The information is too limited for me to tell what went wrong. We have put out our own extracted features in TAD.md, perhaps you can use it to check if there is a problem with the features you extracted.
@congee524 Thank you for pointing me to these hosted TAD features. I was able to reproduce your results with these features as well. 🎉
To check whether my feature extraction is performing as intended, I performed extraction with extract_tad_feature.py
and a fresh installation of VideoMAEv2 using the vit_g_hybrid_pt_1200e_k710_ft.pth
weights downloaded from the model weight links document that was shared with me.
python extract_tad_feature.py \
--data_set THUMOS14 \
--data_path raw_data/thumos14_videos/test_selection \
--save_path sample_data/test_selection \
--model vit_giant_patch14_224 \
--ckpt_path models/vit_g_hybrid_pt_1200e_k710_ft.pth
I compared my features with the hosted TAD features, and I get different features than the ones hosted. The video I used to compare is video_test_0000556.mp4
, downloaded directly from the official thumos dataset.
shape vit_g_k710 extracted: (504, 1408)
shape vit_g_k710 hosted: (504, 1408)
Difference between features for video_validation_000556.npy:
total abs diff: 263538.15625
mean abs diff: 0.3713729977607727
std diff: 0.5049932599067688
Perhaps the model weights are different or your features were extracted with a different script?
Thanks for the info! I'll recheck the extraction script in a few days.
Hi @congee524, thank you so much for your help so far. Have you had a chance to look at the feature extraction script?
Kindly bumping this again.
Kindly bumping this again.
Sorry for my late reply, I have been rather busy recently. I briefly checked the features earlier and didn't see a problem. Do the features you extracted yourself and the features we released have the same shape?

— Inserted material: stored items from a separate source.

File: src/hdl/uuidp_front.sv
// ---------------------------------------------------------------------------
// uuidp_front
// Accepts characters, tracks the position in the string and classifies each
// character against the canonical layout.
// ---------------------------------------------------------------------------
module uuidp_front (
    input  logic                           aclk,
    input  logic                           aresetn,
    input  logic                           s_tvalid,
    output logic                           s_tready,
    input  logic [uuidp_pkg::CHAR_W-1:0]   s_tdata,   // [7:0] character
    input  logic                           s_tlast,   // last_char
    input  logic                           queue_full,
    output logic                           push,
    output uuidp_pkg::token_t              push_tok
);
    logic [uuidp_pkg::POS_W-1:0] pos_reg, pos_next;
    uuidp_pkg::hex_t             hex;
    logic                        hyphen_slot;

    assign s_tready = !queue_full;
    assign push     = s_tvalid && s_tready;

    always_comb begin
        hex         = uuidp_pkg::hex_decode(s_tdata);
        hyphen_slot = pos_reg inside {uuidp_pkg::HYPHEN_POS_A, uuidp_pkg::HYPHEN_POS_B,
                                      uuidp_pkg::HYPHEN_POS_C, uuidp_pkg::HYPHEN_POS_D};
        push_tok        = '0;
        push_tok.last   = s_tlast;
        push_tok.len_ok = (pos_reg == uuidp_pkg::LAST_POS);
        push_tok.nibble = hex.value;
        if (pos_reg >= uuidp_pkg::TEXT_LEN) begin
            push_tok.bad = 1'b1;
        end else if (hyphen_slot) begin
            push_tok.bad = (s_tdata != uuidp_pkg::CHAR_HYPHEN);
        end else begin
            push_tok.bad      = !hex.valid;
            push_tok.shift_en = hex.valid;
        end

        pos_next = pos_reg;
        if (push) begin
            if (s_tlast) begin
                pos_next = '0;
            end else if (pos_reg != uuidp_pkg::POS_MAX) begin
                pos_next = pos_reg + 1'b1;
            end
        end
    end

    always_ff @(posedge aclk) begin
        if (!aresetn) begin
            pos_reg <= '0;
        end else begin
            pos_reg <= pos_next;
        end
    end

endmodule

File: src/hdl/uuidp_back.sv
// ---------------------------------------------------------------------------
// uuidp_back
// Shifts digit nibbles into the 128-bit value, latches faults and registers
// one result per string.
// ---------------------------------------------------------------------------
module uuidp_back (
    input  logic                           aclk,
    input  logic                           aresetn,
    input  logic                           queue_empty,
    input  uuidp_pkg::token_t              head_tok,
    output logic                           pop,
    output logic                           m_tvalid,
    input  logic                           m_tready,
    output logic                           id_ok,
    output logic [uuidp_pkg::HALF_W-1:0]   id_upper,
    output logic [uuidp_pkg::HALF_W-1:0]   id_lower
);
    localparam int ACC_W = 2 * uuidp_pkg::HALF_W;

    logic [ACC_W-1:0]            acc_reg, acc_next, acc_shift;
    logic                        fault_reg, fault_next, fault_upd;
    logic                        nz_reg, nz_next, nz_upd;
    logic                        valid_reg, valid_next;
    logic                        ok_reg, ok_next;
    logic [ACC_W-1:0]            value_reg, value_next;

    // A last beat needs the output register free; other beats drain freely.
    assign pop = !queue_empty && (!head_tok.last || !valid_reg || m_tready);

    always_comb begin
        acc_shift = {acc_reg[ACC_W-uuidp_pkg::NIBBLE_W-1:0], head_tok.nibble};
        fault_upd = fault_reg || head_tok.bad;
        nz_upd    = nz_reg || (head_tok.shift_en && (head_tok.nibble != '0));
        acc_next   = acc_reg;
        fault_next = fault_reg;
        nz_next    = nz_reg;
        valid_next = valid_reg && !m_tready;
        ok_next    = ok_reg;
        value_next = value_reg;
        if (pop) begin
            if (head_tok.shift_en) begin
                acc_next = acc_shift;
            end
            fault_next = fault_upd;
            nz_next    = nz_upd;
            if (head_tok.last) begin
                valid_next = 1'b1;
                ok_next    = !fault_upd && head_tok.len_ok && nz_upd;
                value_next = ok_next ? acc_next : '0;
                acc_next   = '0;
                fault_next = 1'b0;
                nz_next    = 1'b0;
            end
        end
    end

    always_ff @(posedge aclk) begin
        if (!aresetn) begin
            acc_reg   <= '0;
            fault_reg <= 1'b0;
            nz_reg    <= 1'b0;
            valid_reg <= 1'b0;
        end else begin
            acc_reg   <= acc_next;
            fault_reg <= fault_next;
            nz_reg    <= nz_next;
            valid_reg <= valid_next;
        end
    end

    always_ff @(posedge aclk) begin
        ok_reg    <= ok_next;
        value_reg <= value_next;
    end

    assign m_tvalid = valid_reg;
    assign id_ok    = ok_reg;
    assign id_upper = value_reg[ACC_W-1:uuidp_pkg::HALF_W];
    assign id_lower = value_reg[uuidp_pkg::HALF_W-1:0];

endmodule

Hi @congee524, my features are of the same shape (both in frame number and dimension) but have different values. I've uploaded a few examples for direct comparison to this drive link, as well as the raw video data and the model weights of vit_g_hybrid_pt_1200e_k710_ft.pth
I used for feature extraction. Let me know if you'd like me to remove the model weights.
@congee524 Hello,have you successfully run the code of VideoMAE V2 ? I want to finetune it with my own dataset but I have met some difficulities. I would appreciate it if you can give me some advice!